I have a simple code which uses sprintf

    #include <stdio.h>

    int main()
    {

            char str_src [1024]={"Hello"};
            sprintf(str_src,"%s%s",str_src,"hiiiiiiiiiii");
            printf("result = %s",str_src);  

    }

When i compile i get correct result :

result = Hellohiiiiiiiiiii

But since sprintf is unsecure, i decided to change this to snprintf. I thought it would be really simple.
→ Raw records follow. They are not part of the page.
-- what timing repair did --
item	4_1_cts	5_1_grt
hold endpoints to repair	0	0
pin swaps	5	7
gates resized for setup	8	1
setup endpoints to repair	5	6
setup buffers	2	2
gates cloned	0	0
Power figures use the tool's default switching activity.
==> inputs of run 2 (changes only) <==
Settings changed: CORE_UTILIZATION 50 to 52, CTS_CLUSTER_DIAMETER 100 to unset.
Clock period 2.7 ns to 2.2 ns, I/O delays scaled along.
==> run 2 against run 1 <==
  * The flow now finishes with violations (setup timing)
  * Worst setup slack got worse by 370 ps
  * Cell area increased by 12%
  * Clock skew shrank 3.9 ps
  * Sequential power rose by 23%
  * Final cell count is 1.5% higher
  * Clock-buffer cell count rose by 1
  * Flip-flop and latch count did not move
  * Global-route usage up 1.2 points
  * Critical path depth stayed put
===== src/rtl/sqrt_pkg.sv =====
// -----------------------------------------------------------------------------
// sqrt_pkg
// Shared types and width helpers for the sequential non-restoring integer
// square-root block.
//   state_t  : controller states (IDLE, CALC, FIX)
//   ROOT_W / REM_W / ACC_W : widths for the default 32-bit radicand
//   root_w() / rem_w() / acc_w() : the same widths for any even radicand width
// -----------------------------------------------------------------------------
package sqrt_pkg;

   typedef enum logic [1:0] {
      IDLE = 2'd0,
      CALC = 2'd1,
      FIX  = 2'd2
   } state_t;

   localparam int N_DEFAULT = 32;
   localparam int ROOT_W    = N_DEFAULT / 2;
   localparam int REM_W     = N_DEFAULT / 2 + 1;
   localparam int ACC_W     = N_DEFAULT / 2 + 3;

   // Root and iteration count are both half the radicand width.
   function automatic int root_w(input int n);
      return n / 2;
   endfunction

   // Final remainder can reach 2*root, so it needs one bit more than the root.
   function automatic int rem_w(input int n);
      return n / 2 + 1;
   endfunction

   // Signed partial remainder: |R| < 2^(n/2+2) plus a sign bit.
   function automatic int acc_w(input int n);
      return n / 2 + 3;
   endfunction

endpackage


===== src/rtl/sqrt_seq_ctrl_if.sv =====
// -----------------------------------------------------------------------------
// sqrt_seq_ctrl_if
// Host-side request/result bundle of the square-root sequencer.
//   start     : single-cycle request, host -> sequencer
//   radicand  : N-bit unsigned operand, host -> sequencer
//   busy      : operation in progress, sequencer -> host
//   done      : one-cycle result-valid pulse, sequencer -> host
//   root      : floor(sqrt(radicand)), N/2 bits
//   remainder : radicand - root*root, N/2+1 bits
// master = host side, slave = sequencer side.
// -----------------------------------------------------------------------------
interface sqrt_seq_ctrl_if #(
   parameter int N = 32
);

   logic             start;
   logic [N-1:0]     radicand;
   logic             busy;
   logic             done;
   logic [N/2-1:0]   root;
   logic [N/2:0]     remainder;

   modport master (
      output start, radicand,
      input  busy, done, root, remainder
   );

   modport slave (
      input  start, radicand,
      output busy, done, root, remainder
   );

endinterface


===== src/rtl/sqrt_nr_step.sv =====
// -----------------------------------------------------------------------------
// sqrt_nr_step
// One combinational digit step of the non-restoring square root.
//   r     : signed partial remainder (two's complement, ACC bits)
//   q     : partial root
//   p     : next radicand bit pair
//   r_nxt : updated partial remainder
//   q_nxt : partial root with the new digit appended
// -----------------------------------------------------------------------------
module sqrt_nr_step
   import sqrt_pkg::*;
#(
   parameter  int N  = 32,
   localparam int QW = root_w(N),
   localparam int AW = acc_w(N)
) (
   input  logic [AW-1:0] r,
   input  logic [QW-1:0] q,
   input  logic [1:0]    p,
   output logic [AW-1:0] r_nxt,
   output logic [QW-1:0] q_nxt
);

   logic [AW-1:0] r_sh;

   // 4R + p; dropping R's top two bits is safe because the final R' fits in
   // AW bits and two's-complement wraparound keeps the low bits exact.
   assign r_sh = {r[AW-3:0], p};

   // The sign bit alone picks subtract (R >= 0) or add (R < 0).
   assign r_nxt = r[AW-1] ? (r_sh + AW'({q, 2'b11}))
                          : (r_sh - AW'({q, 2'b01}));

   // Root digit is 1 when the new remainder is non-negative.
   assign q_nxt = {q[QW-2:0], ~r_nxt[AW-1]};

endmodule


===== src/rtl/sqrt_seq_ctrl.sv =====
// -----------------------------------------------------------------------------
// sqrt_seq_ctrl
// Sequencer for the digit-by-digit non-restoring integer square root. Loads a
// radicand on start, runs N/2 digit steps (one per clock), applies the final
// remainder correction and presents root/remainder with a one-cycle done.
//   clk   : system clock, rising edge
//   reset : asynchronous, active-high reset
//   bus   : sqrt_seq_ctrl_if.slave (start, radicand, busy, done, root,
//           remainder)
// -----------------------------------------------------------------------------
module sqrt_seq_ctrl
   import sqrt_pkg::*;
#(
   parameter int N = 32
) (
   input  logic           clk,
   input  logic           reset,
   sqrt_seq_ctrl_if.slave bus
);

   localparam int QW = root_w(N);
   localparam int MW = rem_w(N);
   localparam int AW = acc_w(N);
   localparam int CW = $clog2(QW);

   state_t        state;
   logic [N-1:0]  d;
   logic [QW-1:0] q;
   logic [AW-1:0] r;
   logic [CW-1:0] cnt;

   logic [AW-1:0] r_nxt;
   logic [QW-1:0] q_nxt;
   logic [AW-1:0] r_fix;

   sqrt_nr_step #(.N(N)) u_step (
      .r     (r),
      .q     (q),
      .p     (d[N-1:N-2]),
      .r_nxt (r_nxt),
      .q_nxt (q_nxt)
   );

   // A negative final remainder is one step past the answer; adding 2Q+1
   // restores it to radicand - root^2.
   assign r_fix = r[AW-1] ? (r + AW'({q, 1'b1})) : r;

   // NOTE: every state register here is a flop and is assigned with <=, so
   // all right-hand sides read the values from before this edge.
   always_ff @(posedge clk or posedge reset) begin
      // NOTE: all registers, including the iteration state, are cleared so an
      // aborted operation leaves nothing behind.
      if (reset) begin
         state         <= IDLE;
         d             <= '0;
         q             <= '0;
         r             <= '0;
         cnt           <= '0;
         bus.busy      <= 1'b0;
         bus.done      <= 1'b0;
         bus.root      <= '0;
         bus.remainder <= '0;
      end else begin
         bus.done <= 1'b0;
         case (state)
            IDLE: begin
               if (bus.start) begin
                  d        <= bus.radicand;
                  q        <= '0;
                  r        <= '0;
                  cnt      <= CW'(QW - 1);
                  bus.busy <= 1'b1;
                  state    <= CALC;
               end
            end
            CALC: begin
               d <= {d[N-3:0], 2'b00};
               r <= r_nxt;
               q <= q_nxt;
               if (cnt == '0) begin
                  state <= FIX;
               end else begin
                  cnt <= cnt - CW'(1);
               end
            end
            FIX: begin
               r             <= r_fix;
               bus.root      <= q;
               bus.remainder <= r_fix[MW-1:0];
               bus.done      <= 1'b1;
               bus.busy      <= 1'b0;
               state         <= IDLE;
            end
            default: begin
               state <= IDLE;
            end
         endcase
      end
   end

endmodule


===== src/flat_wrapper.sv =====
// flat-port wrapper written by rule: the top's interface ports become plain ports
module sqrt_seq_ctrl_flat import sqrt_pkg::*;
#(
   parameter int N = 32
)
  (clk, reset, bus_start, bus_radicand, bus_busy, bus_done, bus_root, bus_remainder);
  sqrt_seq_ctrl_if #(.N(N)) bus_i ();
  input  logic clk;
  input  logic reset;
  input wire logic [$bits(bus_i.start)-1:0] bus_start;
  input wire logic [$bits(bus_i.radicand)-1:0] bus_radicand;
  output wire logic [$bits(bus_i.busy)-1:0] bus_busy;
  output wire logic [$bits(bus_i.done)-1:0] bus_done;
  output wire logic [$bits(bus_i.root)-1:0] bus_root;
  output wire logic [$bits(bus_i.remainder)-1:0] bus_remainder;
  assign bus_i.start = bus_start;
  assign bus_i.radicand = bus_radicand;
  assign bus_busy = bus_i.busy;
  assign bus_done = bus_i.done;
  assign bus_root = bus_i.root;
  assign bus_remainder = bus_i.remainder;
  sqrt_seq_ctrl #(.N(N)) u_core (.clk(clk), .reset(reset), .bus(bus_i));
endmodule

===== config.mk =====
export PLATFORM = sky130hd
export DESIGN_NAME = sqrt_seq_ctrl_flat
export DESIGN_NICKNAME = d
export VERILOG_FILES = /design/src/rtl/sqrt_pkg.sv /design/src/rtl/sqrt_seq_ctrl_if.sv /design/src/rtl/sqrt_nr_step.sv /design/src/rtl/sqrt_seq_ctrl.sv /design/src/flat_wrapper.sv
export SDC_FILE = /design/constraint.sdc
export NUM_CORES = 1
export LEC_CHECK = 0
export CAP_MARGIN = 25
export CELL_PAD_IN_SITES_DETAIL_PLACEMENT = 0
export CELL_PAD_IN_SITES_GLOBAL_PLACEMENT = 1
export CORE_MARGIN = 2
export CORE_UTILIZATION = 48
export DETAILED_ROUTE_END_ITERATION = 10
export PLACE_DENSITY_LB_ADDON = 0.25
export SLEW_MARGIN = 20
export SYNTH_ARGS = -nofsm -noshare
export SYNTH_HDL_FRONTEND = slang
export SYNTH_SLANG_ARGS = --single-unit

===== constraint.sdc =====
create_clock -name clk -period 8.6 [get_ports clk]
set_input_delay 0.86 -clock clk [delete_from_list [all_inputs] [get_ports clk]]
set_output_delay 0.86 -clock clk [all_outputs]
set_load 0.05 [all_outputs]

Word-level counts from Yosys, hierarchy flattened
Index checks and enable logic that the tools add are counted.
{ "word_totals": {"reg_bits": 108, "word_cells": 49, "inputBits": 35} }
{ "classes": {"n_mux": 17, "add_sub_neg": 4, "n_eq_ne": 6, "bitwise_logic": 1, "reduce_logical": 11} }
{ "ops": {"columns": ["operator", "count"], "rows": [
  ["case mux 32 bit (2 select lines)", 1],
  ["two-way mux 19 bit", 3],
  ["case mux 19 bit (3 select lines)", 1],
  ["two-way mux 32 bit", 1],
  ["case mux 16 bit (2 select lines)", 1],
  ["adder 19 x 17 -> 19 bit", 1],
  ["adder 19 x 18 -> 19 bit", 1],
  ["subtractor 19 x 18 -> 19 bit", 1],
  ["two-way mux 16 bit", 1],
  ["two-way mux 4 bit", 2],
  ["case mux 4 bit (2 select lines)", 1],
  ["AND reduction 2 bit", 4],
  ["AND reduction 3 bit", 2],
  ["logical NOT 4 bit", 1],
  ["two-way mux 2 bit", 2],
  ["inequality test 2 x 1 -> 1 bit (second input constant)", 2],
  ["inequality test 2 bit (second input constant)", 2],
  ["case mux 2 bit (2 select lines)", 1],
  ["nonzero test 2 bit", 2],
  ["subtractor 4 x 1 -> 4 bit (second input constant)", 1],
  ["nonzero test 3 bit", 1],
  ["== test 2 x 1 -> 1 bit (second input constant)", 1],
  ["== test 2 bit (second input constant)", 1],
  ["logical NOT 2 bit", 1],
  ["3 further kinds", 4]
]} }

Depth between registers and ports, before layout
{ "depth": {"ltp_word": 4, "ltp_mapped": 12} }

Cells and area by module
A second synthesis with hierarchy kept.
{ "unflattened": {"cells_unflattened": 688, "hier_area_um2": 6725.2} }
{ "by_module_without_submodules": {"columns": ["mod", "n_inst", "area_per_inst_um2", "cells_each"], "rows": [
  ["sqrt_seq_ctrl", 1, 5545.3, 533],
  ["sqrt_nr_step", 1, 1179.9, 155]
]} }

Worst setup path after synthesis
OpenSTA, ideal clock, no wires.
{ "synth_timing": {"path_kind": "register to register", "from": "reg u_core.r[18]", "to": "reg u_core.q[0]", "stages_incl_launch_ff": 13, "setup_ns": 0.122, "t_arrival_ns": 3.421, "path_buffers": 3, "synth_period_minus_slack_ns": 3.542, "path_slack_ns": 5.058, "path_cell_list": "dfrtp_1 buf_1 buf_1 clkbuf_1 xnor2_1 ha_1 a21o_1 or3_1 o21bai_1 o21a_1 a21oi_1 or3_1 a32o_1"} }
{ "synth_via": {"elab_chain_cells": 3} }
{ "synth_rtl": {"columns": ["item", "line", "source"], "rows": [
  ["start: declaration", "sqrt_seq_ctrl.sv:29", "logic [AW-1:0] r;"],
  ["start signal: assignment", "sqrt_seq_ctrl.sv:78", "r <= r_nxt;"],
  ["start signal: assignment", "sqrt_seq_ctrl.sv:87", "r <= r_fix;"],
  ["two-way mux 19 bit", "sqrt_nr_step.sv:31", "assign r_nxt = r[AW-1] ? (r_sh + AW'({q, 2'b11}))"],
  ["inverter 1 bit", "sqrt_nr_step.sv:35", "assign q_nxt = {q[QW-2:0], ~r_nxt[AW-1]};"],
  ["case mux 16 bit (2 select lines)", "sqrt_seq_ctrl.sv:65", "case (state)"],
  ["end signal: assignment", "sqrt_seq_ctrl.sv:79", "q <= q_nxt;"],
  ["end: declaration", "sqrt_seq_ctrl.sv:28", "logic [QW-1:0] q;"]
]} }
Every way passes these cells.
A chain may end at the register's enable or synchronous reset.

Worst setup path in the final report
Same ends and word-level chain as after synthesis.

==> key figures <==
Clock network
  – Max H-tree Level: 3
  – Sink Count: 108
  – Setup bufs post-CTS: 0
  – Post-CTS resize count: 0
  – Root buffer cell: clkbuf_16
  – CTS tree: yes
  – Maximum root-to-sink buffer count: 2
  – Number of buffers created by CTS: 9
  – Post-CTS Hold Fix Bufs: 0
  – Clock transition at the registers of the reported paths: 0.07 ns
  – Worst-Skew Late Latency: 0.36 ns

Yosys
  – Synth Net Count: 745
  – Cell variety after synth: 59
  – Async set-or-reset flop fraction in the synthesized netlist: 100.0%
  – Syn Inst Count: 671
  – Mapped cell area: 6504 um2
  – Avg Cell Area, Syn: 9.693 um2
  – Number of synthesized flops with an enable pin: 0
  – Yosys warns: 0
  – Yosys reg bits: 108
  – Synth Flop Type: dfrtp_1
  – Register area share after synthesis: 41.55%

Detailed routing
  – Uppermost layer routed: met4
  – WL per Instance: 17.86 um
  – Initial DRC count: 296
  – Metal3 WL: 776 um
  – DR vias: 5286
  – Routed wire length: 16.20 mm
  – # DRC: 0
  – Antenna violation net count after detailed routing: 0
  – Wl on met1: 6.940 mm
  – Pre-antenna DRT Iters: 6
  – Vias per inst: 5.828
  – Metal2 WL: 7.931 mm

Timing
  – Hold WS: 0.4842 ns
  – Crit path time final: 3.601 ns
  – Final setup TNS: 0 ns
  – Fmax: 277.7 MHz
  – Slew HR: 38.16%
  – Post-route setup slack: 4.999 ns
  – Final setup fails: 0
  – RSZ-0062 raised after global routing: no
  – Layout Skew: 0.009114 ns
  – Fin crit share: 41.87%
  – Slew Limit Fails: 0
  – Slew @ Worst Pin: 0.9276 ns
  – Final hold vios: 0

Power and ir drop
  – Overall power after layout: 2508 uW
  – Power density over the cells: 326.6 nW/um2
  – Lkg Pwr: 0.003525 uW
  – Peak VDD IR: 173.3 uV

Final layout
  – # nets final: 801
  – Ant. Diodes: 0
  – Share of cells above drive strength 1: 7.250%
  – P&R area growth vs syn: 18.06%

Status
  – Status: complete, no violations

Critical path
  – CP Buf/Inv Count: 1
  – Top cell by count, worst path: or3_1
  – Critical path type: flip-flop to flip-flop
  – Critical Path AT: 3.85 ns
  – Critical path capture point type: flip-flop
  – Critical Path Source Type: flip-flop
  – Cell Chain, Critical Path: buf_4 > xnor2_1 > ha_1 > a21o_1 > or3_1 > o21bai_1 > o21a_1 > a21oi_1 > or3_1 > a32o_1
  – Worst path slowest cell: dfrtp_1
  – WP depth: 10
  – Crit-path max FO: 21
  – Req. time, crit path: 8.85 ns
  – Crit-path leading delay family: compound AO/OA/AOI/OAI gates
  – Critical path's largest stage delay: 0.95 ns
  – Reg2Reg Depth: 10

Min path
  – Hold Path Stages: 2
  – Hold Path Class: flip-flop to flip-flop

Floorplanning
  – Core footprint: 13240 um2
  – Starting Density: 49.11%
  – # rows: 42
  – Die Height: 120.4 um
  – Die Wd: 120.4 um
  – DIE AREA: 14500 um2
  – I/O pin count: 70

GRT
  – Largest net degree at the start of global routing: 76
  – Vias in the first global route: 5070
  – First-pass GRT wire length: 26.46 mm
  – Total global routing track utilization: 23.28%
  – Initial antenna violation count: 0
  – Grt total ovfl: 0

Place
  – Hpwl dp: 11.68 mm
  – RePlAce Congestion: 0.8627
  – DP Worst Slack: 5.030 ns
  – IO buf count: 69

Flow run
  – MaxCap Viol Count: 0
-- synthesized netlist by cell type (5+ instances only) --
cell type	count	area [um2]
a21o_1	11	82.58
a21oi_1	50	250.2
a22o_1	17	148.9
a22oi_1	6	45.04
and2_1	5	31.28
and3_1	5	31.28
buf_1	7	26.28
clkbuf_1	22	82.58
dfrtp_1	108	2703
ha_1	38	475.5
inv_1	23	86.33
mux2_2	19	214.0
mux2i_1	41	410.4
nand2_1	65	244.0
nand3_1	14	70.07
nand4_1	5	31.28
nor2_1	41	153.9
nor2b_1	6	37.54
o211ai_1	7	52.55
o21a_1	8	60.06
o21ai_0	62	310.3
o21bai_1	5	37.54
xnor2_1	34	297.8
xor2_1	9	78.83
-- area by class of cell --
type / instances / area [um2]
Clock buffer: 10 / 229.0
Clock inverter: 5 / 86.33
Fill cell: 1216 / 5564
Inverter: 23 / 88.84
Multi-Input combinational cell: 510 / 3616
Sequential cell: 108 / 2703
Tap cell: 176 / 220.2
Timing Repair Buffer: 75 / 735.7
-- per-stage QoR --
stage	std cells	instance area (um2)	utilization (%)
CTS	907	7679	57.98
global placement	892	7363	55.60
global route	907	7679	57.98
floorplan	671	6504	-
detailed placement	892	7363	55.60
finish	907	7679	57.98
-- where the power goes --
group / total (uW) / switching, uW / internal [uW]
logic: 1290 / 734 / 552
registers: 768 / 130 / 638
clock network: 453 / 197 / 256
total: 2510 / 1060 / 1450
-- cells by family after synthesis --
logic type,Yosys count,share of synthesized area [%]
AO/OA/AOI/OAI,204,20.80
XOR/XNOR,43,5.791
adder cells (fa/ha/maj),39,7.618
buffers and inverters,53,3.078
flip-flops,108,41.55
multiplexers,60,9.600
AND/OR/NAND/NOR,164,11.56
-- worst paths after layout --
kind	endpoint	from	slack, ns
min in group asynchronous	u_core.q[15]	reset	0.95
min reg2reg	u_core.d[22]	u_core.d[22]	0.48
max	u_core.q[0]	u_core.r[18]	5.00
min	u_core.d[22]	u_core.d[22]	0.48
max reg2reg	u_core.q[0]	u_core.r[18]	5.00
max in group asynchronous	u_core.d[30]	reset	6.44
-- placed cells by master (no fill, tap or decap), types with 7 or more instances in the layout --
master,synthesis,layout
xnor2_1,34,34
ha_1,38,37
a21o_1,11,11
dfrtp_1,108,108
a21oi_1,50,50
nor2_1,41,41
clkbuf_16,0,9
nand2_1,65,65
inv_1,23,22
o21a_1,8,8
o211ai_1,7,7
nand3_1,14,14
a22o_1,17,17
xor2_1,9,9
mux2_2,19,19
clkdlybuf4s50_1,0,69
mux2i_1,41,40
o21ai_0,62,62
-- metal layers --
metal  up-vias  track usage [%]
met2       138            38.81
met3        35            4.340
met4         0            9.520
met5         -                0
met1      2573            29.83
li1       2540                -
-- flip-flops by register name, indices dropped and copies added (netlist names) --
name / flops
u_core.bus.remainder: 17
u_core.bus.busy: 1
u_core.q: 16
u_core.state: 2
u_core.bus.root: 16
u_core.bus.done: 1
u_core.cnt: 4
u_core.r: 19
u_core.d: 32
-- tightest hold or removal path, cell delays in order (launching register included) --
cell	delay [ns]
dfrtp_1	0.35
nand2_1	0.05
o21ai_0	0.06
(Power assumes the default switching activity.)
I changed sprintf to snprintf like below

snprintf(str_src,1024,"%s%s",str_src,"hiiiiiiiiiii");

Now If i compile and run the code, i get different result

result = hiiiiiiiiiii

I face this problem if i use str_src as 4th parameter (as a value to %s). Its suprising why the behavior of snprintf is different than sprintf?

like image 595
Nasir Avatar asked Nov 30 '22 20:11

Nasir


1 Answers

It's undefined behavior to use the same buffer both as destination and source.

From the C11 specification (7.21.6.6/2):

If copying takes place between objects that overlap, the behavior is undefined.

The same is said for snprintf (7.21.6.5/2), and also on the va_list variants as well.

Unfortunately it's all to common in running code, but it can't really be relied on to work.